Doug was born to Earl and Alice Greene on Dec. 13, 1938 in Ishpeming, Mich.

A member of the football, track and gymnastics teams, Doug graduated with honors from North Hollywood High School in 1957 after serving as president of the student body and enrolled at Stanford University as a political science major with a minor in international relations. He joined the Army ROTC and, upon graduation in 1961, was commissioned as a first lieutenant in the Army’s intelligence and security unit.

Greene was assigned to the University of Alabama where he helped to enroll the first African-American students at the all-white university. As the defiant Gov. George Wallace blocked the entry of James Hood and Vivian Monroe, Greene relayed the events to President John F. Kennedy.

Green’s next assignment was to go undercover, posing as a student to ensure the safety of James Meredith, the first black student to enroll at the University of Mississippi. Greene was with Meredith when rocks were thrown through the library windows. Responsible for intelligence operations in eight counties in Alabama, he also worked in Selma, Ala.

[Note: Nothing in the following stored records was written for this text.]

===== src/rtl/nasti_write_engine.sv =====
// NASTI write path: expands AW bursts into per-beat commands paired with W data, one B response per burst.
// Optional macro NASTI_WRAP_BURST_EN enables WRAP decoding; otherwise WRAP is treated as a decode error.
module nasti_write_engine #(
  parameter int C_NASTI_ID_WIDTH   = 4,
  parameter int C_NASTI_ADDR_WIDTH = 32,
  parameter int C_NASTI_DATA_WIDTH = 64,
  parameter int C_NASTI_USER_WIDTH = 1,
  localparam int STRB_W     = C_NASTI_DATA_WIDTH / 8,
  localparam int AW_TRANS_W = C_NASTI_ID_WIDTH + C_NASTI_ADDR_WIDTH + 13 + C_NASTI_USER_WIDTH,
  localparam int W_TRANS_W  = C_NASTI_DATA_WIDTH + STRB_W + 1 + C_NASTI_USER_WIDTH,
  localparam int B_TRANS_W  = C_NASTI_ID_WIDTH + 2 + C_NASTI_USER_WIDTH
) (
  input  logic                          core_clk,
  input  logic                          core_rst,
  input  logic [AW_TRANS_W-1:0]         aw_rdata,
  input  logic                          aw_rempty,
  output logic                          aw_rden,
  input  logic [W_TRANS_W-1:0]          w_rdata,
  input  logic                          w_rempty,
  output logic                          w_rden,
  output logic [B_TRANS_W-1:0]          b_wdata,
  input  logic                          b_wfull,
  output logic                          b_wren,
  output logic                          cmd_valid,
  input  logic                          cmd_ready,
  output logic [C_NASTI_ADDR_WIDTH-1:0] cmd_addr,
  output logic [C_NASTI_DATA_WIDTH-1:0] cmd_data,
  output logic [STRB_W-1:0]             cmd_strb,
  output logic                          cmd_last,
  output logic                          busy,
  output logic [1:0]                    state_dbg
);
  localparam int IDW      = C_NASTI_ID_WIDTH;
  localparam int ADDR_W   = C_NASTI_ADDR_WIDTH;
  localparam int UW       = C_NASTI_USER_WIDTH;
  localparam int SIZE_MAX = $clog2(STRB_W);
  localparam logic [ADDR_W-1:0] ONE = ADDR_W'(1);
  localparam logic [1:0] RESP_OKAY   = 2'b00;
  localparam logic [1:0] RESP_SLVERR = 2'b10;

  typedef enum logic [1:0] {IDLE = 2'd0, BURST = 2'd1, RESP = 2'd2} state_t;
  state_t state_q, state_d;

  // Head-of-FIFO field layout, MSB first: {id, addr, len, size, burst, user} and {data, strb, last, user}.
  logic [IDW-1:0]    aw_id;
  logic [ADDR_W-1:0] aw_addr;
  logic [7:0]        aw_len;
  logic [2:0]        aw_size;
  logic [1:0]        aw_burst;
  logic [UW-1:0]     aw_user;
  logic [UW-1:0]     w_user;
  logic              w_last;
  logic              unused_w_user;

  assign aw_user  = aw_rdata[UW-1:0];
  assign aw_burst = aw_rdata[UW+1:UW];
  assign aw_size  = aw_rdata[UW+4:UW+2];
  assign aw_len   = aw_rdata[UW+12:UW+5];
  assign aw_addr  = aw_rdata[UW+13+ADDR_W-1:UW+13];
  assign aw_id    = aw_rdata[AW_TRANS_W-1:AW_TRANS_W-IDW];
  assign w_user   = w_rdata[UW-1:0];
  assign w_last   = w_rdata[UW];
  assign cmd_strb = w_rdata[UW+STRB_W:UW+1];
  assign cmd_data = w_rdata[W_TRANS_W-1:W_TRANS_W-C_NASTI_DATA_WIDTH];
  assign unused_w_user = ^w_user;

  logic [IDW-1:0]    id_q, id_d;
  logic [ADDR_W-1:0] addr_q, addr_d;
  logic [7:0]        len_q, len_d, beat_cnt_q, beat_cnt_d;
  logic [2:0]        size_q, size_d;
  logic [1:0]        burst_q, burst_d, resp_q, resp_d;
  logic [UW-1:0]     user_q, user_d;
  logic              discard_q, discard_d;
  logic              aw_err, beat_is_last;
  logic [ADDR_W-1:0] bytes, next_addr;
`ifdef NASTI_WRAP_BURST_EN
  logic [ADDR_W-1:0] wrap_mask;
`endif

  assign beat_is_last = (beat_cnt_q == len_q);

  always_comb begin
    aw_err = 1'b0;
    if (aw_size > 3'(SIZE_MAX)) aw_err = 1'b1;
    case (aw_burst)
      2'b11: aw_err = 1'b1;
`ifdef NASTI_WRAP_BURST_EN
      2'b10: if (!(aw_len == 8'd1 || aw_len == 8'd3 || aw_len == 8'd7 || aw_len == 8'd15)) aw_err = 1'b1;
`else
      2'b10: aw_err = 1'b1;
`endif
      default: ;
    endcase
  end

  // INCR realigns after the first (possibly unaligned) beat; WRAP stays inside the mask window.
  always_comb begin
    bytes     = ONE << size_q;
    next_addr = addr_q;
`ifdef NASTI_WRAP_BURST_EN
    wrap_mask = ((ADDR_W'(len_q) + ONE) << size_q) - ONE;
`endif
    case (burst_q)
      2'b01: next_addr = (addr_q & ~(bytes - ONE)) + bytes;
`ifdef NASTI_WRAP_BURST_EN
      2'b10: next_addr = (addr_q & ~wrap_mask) | ((addr_q + bytes) & wrap_mask);
`endif
      default: ;
    endcase
  end

  always_ff @(posedge core_clk) begin
    if (core_rst) state_q <= IDLE;
    else          state_q <= state_d;
  end

  always_comb begin
    state_d = state_q;
    case (state_q)
      IDLE:    if (aw_rden) state_d = BURST;
      BURST:   if (w_rden && beat_is_last) state_d = RESP;
      RESP:    if (b_wren) state_d = IDLE;
      default: state_d = IDLE;
    endcase
  end

  // Handshake: a beat command transfers on a cycle with cmd_valid && cmd_ready; cmd_valid never drops
  // and cmd_addr/cmd_last never change until that transfer happens.
  always_comb begin
    aw_rden   = (state_q == IDLE) && !aw_rempty && !core_rst;
    cmd_valid = (state_q == BURST) && !discard_q && !w_rempty && !core_rst;
    cmd_last  = (state_q == BURST) && !discard_q && beat_is_last;
    w_rden    = 1'b0;
    if (state_q == BURST)
      w_rden = discard_q ? (!w_rempty && !core_rst) : (cmd_valid && cmd_ready);
    b_wren    = (state_q == RESP) && !b_wfull && !core_rst;
    busy      = (state_q != IDLE);
  end

  always_comb begin
    id_d       = id_q;
    addr_d     = addr_q;
    len_d      = len_q;
    size_d     = size_q;
    burst_d    = burst_q;
    user_d     = user_q;
    beat_cnt_d = beat_cnt_q;
    resp_d     = resp_q;
    discard_d  = discard_q;
    if (aw_rden) begin
      id_d       = aw_id;
      addr_d     = aw_addr;
      len_d      = aw_len;
      size_d     = aw_size;
      burst_d    = aw_burst;
      user_d     = aw_user;
      beat_cnt_d = 8'd0;
      resp_d     = aw_err ? RESP_SLVERR : RESP_OKAY;
      discard_d  = aw_err;
    end else if (w_rden) begin
      beat_cnt_d = beat_cnt_q + 8'd1;
      addr_d     = next_addr;
      if (w_last != beat_is_last) resp_d = RESP_SLVERR;
    end
  end

  always_ff @(posedge core_clk) begin
    if (core_rst) begin
      id_q       <= '0;
      addr_q     <= '0;
      len_q      <= '0;
      size_q     <= '0;
      burst_q    <= '0;
      user_q     <= '0;
      beat_cnt_q <= '0;
      resp_q     <= RESP_OKAY;
      discard_q  <= 1'b0;
    end else begin
      id_q       <= id_d;
      addr_q     <= addr_d;
      len_q      <= len_d;
      size_q     <= size_d;
      burst_q    <= burst_d;
      user_q     <= user_d;
      beat_cnt_q <= beat_cnt_d;
      resp_q     <= resp_d;
      discard_q  <= discard_d;
    end
  end

  assign cmd_addr  = addr_q;
  assign b_wdata   = {id_q, resp_q, user_q};
  assign state_dbg = state_q;
endmodule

The Cuban missile crisis was Greene’s final job in the intelligence field. His commanding officer described him as “one of the finest young officers with whom I have ever served . . . intelligent, mature, capable, most entertaining, congenial, [and] poised.”

After earning an additional bachelor’s degree in international management at the American Institute for Foreign Trade (now Thunderbird School of Global Management), Greene was hired by the Whirlpool Corporation and served as the regional sales manager for Latin America and the Caribbean. In 1994 he founded Commercial Finance Resource in Newport Beach, from which he retired in 2010.

Travel was Greene’s greatest passion. Fluent in Spanish and with a working knowledge of Portuguese, French and Italian, he explored 141 countries, reveling in the opportunity to interact with people from diverse cultures and to study their histories and political systems. He was a scholar, lecturer and collector of historic Guatemalan dance masks and loved to spar with rug dealers around the world about the tribal origins of rug motifs. He was also an avid sailor, fisherman and racquetball player and adored the infectious rhythms of Latin music, especially Mexican classics.

A co-founder of the Collectors Council at the Bowers Museum of Cultural Art in Santa Ana, Greene  wrote the council’s monthly newsletter and served on the museum’s board of acquisitions. He met his wife, Miriam Smith, when she joined the council in 1993; the two were also members of an  advisory committee of the Laguna Art Museum.

He is survived by his wife; his daughters (by former wife, Judi Foune Greene), Susannah Louise Greene of Stevensville, Mich., and Amanda Kathryn Greene of Chicago, Ill.; and his sister, Gretchen Greene of Oakland, Calif.

A celebration of Greene’s life will take place on Sept. 15 in Emerald Bay.